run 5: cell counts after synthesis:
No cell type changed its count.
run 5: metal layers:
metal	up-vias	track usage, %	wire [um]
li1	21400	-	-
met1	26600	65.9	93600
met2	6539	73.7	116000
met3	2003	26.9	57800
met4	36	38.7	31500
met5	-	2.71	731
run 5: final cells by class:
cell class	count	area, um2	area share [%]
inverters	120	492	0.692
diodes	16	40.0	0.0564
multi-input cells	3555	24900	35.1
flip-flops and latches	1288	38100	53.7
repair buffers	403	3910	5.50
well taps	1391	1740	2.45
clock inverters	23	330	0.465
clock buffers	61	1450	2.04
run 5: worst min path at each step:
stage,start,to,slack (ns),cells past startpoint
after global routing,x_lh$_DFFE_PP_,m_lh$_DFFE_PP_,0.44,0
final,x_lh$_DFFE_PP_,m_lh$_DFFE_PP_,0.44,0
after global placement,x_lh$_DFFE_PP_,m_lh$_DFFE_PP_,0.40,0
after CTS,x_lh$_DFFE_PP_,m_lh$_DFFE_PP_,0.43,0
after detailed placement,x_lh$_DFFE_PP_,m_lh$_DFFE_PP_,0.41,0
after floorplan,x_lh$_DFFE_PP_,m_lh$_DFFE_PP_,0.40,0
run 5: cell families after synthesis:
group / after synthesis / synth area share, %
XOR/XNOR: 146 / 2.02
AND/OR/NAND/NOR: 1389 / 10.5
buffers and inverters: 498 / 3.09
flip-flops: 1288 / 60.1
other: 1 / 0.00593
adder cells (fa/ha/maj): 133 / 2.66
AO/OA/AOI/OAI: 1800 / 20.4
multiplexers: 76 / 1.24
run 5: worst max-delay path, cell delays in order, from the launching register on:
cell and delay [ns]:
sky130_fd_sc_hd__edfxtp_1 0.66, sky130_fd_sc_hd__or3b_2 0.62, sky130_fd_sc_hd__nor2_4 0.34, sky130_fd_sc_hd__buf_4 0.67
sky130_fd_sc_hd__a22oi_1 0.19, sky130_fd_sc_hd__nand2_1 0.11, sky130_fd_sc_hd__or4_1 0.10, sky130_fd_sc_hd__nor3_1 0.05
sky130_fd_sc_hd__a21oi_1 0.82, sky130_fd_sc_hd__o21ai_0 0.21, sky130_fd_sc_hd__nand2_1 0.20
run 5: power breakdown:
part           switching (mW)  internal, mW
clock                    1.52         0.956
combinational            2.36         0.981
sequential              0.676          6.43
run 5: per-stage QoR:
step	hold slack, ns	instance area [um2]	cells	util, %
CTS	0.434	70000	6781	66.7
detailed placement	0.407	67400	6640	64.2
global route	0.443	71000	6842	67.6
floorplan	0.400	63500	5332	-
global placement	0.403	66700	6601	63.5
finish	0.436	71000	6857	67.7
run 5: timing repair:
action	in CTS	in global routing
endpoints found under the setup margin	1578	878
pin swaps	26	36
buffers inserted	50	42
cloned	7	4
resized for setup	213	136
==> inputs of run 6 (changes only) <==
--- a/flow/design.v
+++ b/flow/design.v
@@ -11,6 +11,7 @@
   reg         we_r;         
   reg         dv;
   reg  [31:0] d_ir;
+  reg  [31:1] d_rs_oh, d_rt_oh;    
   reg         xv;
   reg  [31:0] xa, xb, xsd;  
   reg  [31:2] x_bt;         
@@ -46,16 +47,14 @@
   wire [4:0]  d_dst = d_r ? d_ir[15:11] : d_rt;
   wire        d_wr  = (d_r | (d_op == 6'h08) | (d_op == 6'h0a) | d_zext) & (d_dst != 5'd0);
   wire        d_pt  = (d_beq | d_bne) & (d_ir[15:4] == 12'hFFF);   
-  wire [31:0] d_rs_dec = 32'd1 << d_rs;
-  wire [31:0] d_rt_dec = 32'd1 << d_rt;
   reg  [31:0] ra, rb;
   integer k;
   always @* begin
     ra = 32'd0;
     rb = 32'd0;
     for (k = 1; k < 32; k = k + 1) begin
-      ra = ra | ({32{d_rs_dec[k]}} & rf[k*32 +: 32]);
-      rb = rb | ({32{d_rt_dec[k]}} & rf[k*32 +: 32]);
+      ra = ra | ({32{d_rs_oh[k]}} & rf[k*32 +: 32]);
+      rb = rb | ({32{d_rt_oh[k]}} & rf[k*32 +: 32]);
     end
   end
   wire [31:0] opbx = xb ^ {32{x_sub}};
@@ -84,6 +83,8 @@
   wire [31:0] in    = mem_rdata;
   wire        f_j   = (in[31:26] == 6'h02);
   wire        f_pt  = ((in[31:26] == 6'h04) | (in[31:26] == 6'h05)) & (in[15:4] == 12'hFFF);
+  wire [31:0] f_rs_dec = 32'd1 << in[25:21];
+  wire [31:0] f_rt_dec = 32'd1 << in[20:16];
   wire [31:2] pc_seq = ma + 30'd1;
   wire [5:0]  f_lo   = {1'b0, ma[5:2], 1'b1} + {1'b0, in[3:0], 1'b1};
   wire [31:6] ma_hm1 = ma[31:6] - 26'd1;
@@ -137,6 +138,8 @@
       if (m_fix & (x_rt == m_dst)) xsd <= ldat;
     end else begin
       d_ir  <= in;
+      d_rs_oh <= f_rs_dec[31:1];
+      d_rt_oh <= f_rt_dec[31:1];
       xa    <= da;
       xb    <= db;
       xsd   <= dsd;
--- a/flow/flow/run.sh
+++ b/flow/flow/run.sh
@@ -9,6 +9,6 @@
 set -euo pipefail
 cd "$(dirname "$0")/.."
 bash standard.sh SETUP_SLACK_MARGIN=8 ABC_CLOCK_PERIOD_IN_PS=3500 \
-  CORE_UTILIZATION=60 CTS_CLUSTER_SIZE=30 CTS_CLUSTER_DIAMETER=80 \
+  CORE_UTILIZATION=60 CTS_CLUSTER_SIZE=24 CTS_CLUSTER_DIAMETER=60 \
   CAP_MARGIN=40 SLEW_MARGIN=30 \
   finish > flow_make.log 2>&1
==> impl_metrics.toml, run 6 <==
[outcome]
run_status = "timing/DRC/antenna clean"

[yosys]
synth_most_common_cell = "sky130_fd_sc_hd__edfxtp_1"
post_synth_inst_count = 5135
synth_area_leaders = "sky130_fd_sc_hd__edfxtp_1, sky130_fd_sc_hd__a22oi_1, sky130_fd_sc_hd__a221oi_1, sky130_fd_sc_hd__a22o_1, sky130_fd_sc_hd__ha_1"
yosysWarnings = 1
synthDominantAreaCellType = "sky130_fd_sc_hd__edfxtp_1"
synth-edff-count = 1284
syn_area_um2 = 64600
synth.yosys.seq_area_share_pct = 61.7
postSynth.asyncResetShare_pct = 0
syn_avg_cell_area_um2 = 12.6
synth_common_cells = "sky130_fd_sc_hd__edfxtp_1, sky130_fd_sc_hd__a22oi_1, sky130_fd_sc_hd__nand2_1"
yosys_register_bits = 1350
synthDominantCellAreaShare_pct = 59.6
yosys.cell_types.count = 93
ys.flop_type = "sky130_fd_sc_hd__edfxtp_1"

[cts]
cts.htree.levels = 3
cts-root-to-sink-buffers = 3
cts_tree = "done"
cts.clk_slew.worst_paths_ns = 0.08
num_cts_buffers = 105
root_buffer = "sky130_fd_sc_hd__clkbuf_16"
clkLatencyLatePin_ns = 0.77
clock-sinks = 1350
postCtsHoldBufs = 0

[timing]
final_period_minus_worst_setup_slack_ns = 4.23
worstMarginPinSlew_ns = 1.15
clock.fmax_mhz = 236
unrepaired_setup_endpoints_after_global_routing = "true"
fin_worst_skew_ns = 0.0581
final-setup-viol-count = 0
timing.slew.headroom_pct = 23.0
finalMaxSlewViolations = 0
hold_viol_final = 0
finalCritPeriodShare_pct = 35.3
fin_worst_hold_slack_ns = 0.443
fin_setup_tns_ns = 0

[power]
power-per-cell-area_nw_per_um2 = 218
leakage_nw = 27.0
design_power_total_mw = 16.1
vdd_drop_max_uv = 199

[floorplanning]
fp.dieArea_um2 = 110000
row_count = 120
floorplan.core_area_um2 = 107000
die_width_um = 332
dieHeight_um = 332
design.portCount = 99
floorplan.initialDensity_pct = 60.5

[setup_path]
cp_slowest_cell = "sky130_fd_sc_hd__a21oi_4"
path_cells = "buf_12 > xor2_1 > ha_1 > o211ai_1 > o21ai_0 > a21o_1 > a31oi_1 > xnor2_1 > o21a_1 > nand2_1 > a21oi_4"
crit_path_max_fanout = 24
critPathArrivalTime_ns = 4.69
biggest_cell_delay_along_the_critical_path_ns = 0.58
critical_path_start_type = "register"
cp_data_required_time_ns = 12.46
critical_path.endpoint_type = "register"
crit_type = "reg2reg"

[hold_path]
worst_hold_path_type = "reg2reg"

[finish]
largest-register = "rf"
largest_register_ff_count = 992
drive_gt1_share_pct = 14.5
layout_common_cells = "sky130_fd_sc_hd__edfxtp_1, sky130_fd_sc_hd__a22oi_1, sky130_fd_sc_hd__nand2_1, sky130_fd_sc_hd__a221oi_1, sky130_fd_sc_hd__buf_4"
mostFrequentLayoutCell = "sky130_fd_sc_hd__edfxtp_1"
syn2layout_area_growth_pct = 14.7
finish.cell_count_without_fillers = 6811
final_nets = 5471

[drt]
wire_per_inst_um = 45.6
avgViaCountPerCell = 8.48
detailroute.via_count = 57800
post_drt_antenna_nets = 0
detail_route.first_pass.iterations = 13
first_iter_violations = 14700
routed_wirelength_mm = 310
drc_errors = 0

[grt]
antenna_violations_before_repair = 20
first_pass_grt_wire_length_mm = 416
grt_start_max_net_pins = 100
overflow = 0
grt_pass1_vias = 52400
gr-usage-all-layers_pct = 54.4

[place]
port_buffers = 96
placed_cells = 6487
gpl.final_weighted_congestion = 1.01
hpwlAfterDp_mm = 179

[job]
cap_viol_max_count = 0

Work required: Using the data above, extract exactly the lines from the one that holds "sky130_fd_sc_hd__edfxtp_1 0.66, sky130_fd_sc_hd__or3b_2" to the one that holds "sky130_fd_sc_hd__a22oi_1 0.19, sky130_fd_sc_hd__nand2_1", both ends included, and no others.

Written answer:
sky130_fd_sc_hd__edfxtp_1 0.66, sky130_fd_sc_hd__or3b_2 0.62, sky130_fd_sc_hd__nor2_4 0.34, sky130_fd_sc_hd__buf_4 0.67
sky130_fd_sc_hd__a22oi_1 0.19, sky130_fd_sc_hd__nand2_1 0.11, sky130_fd_sc_hd__or4_1 0.10, sky130_fd_sc_hd__nor3_1 0.05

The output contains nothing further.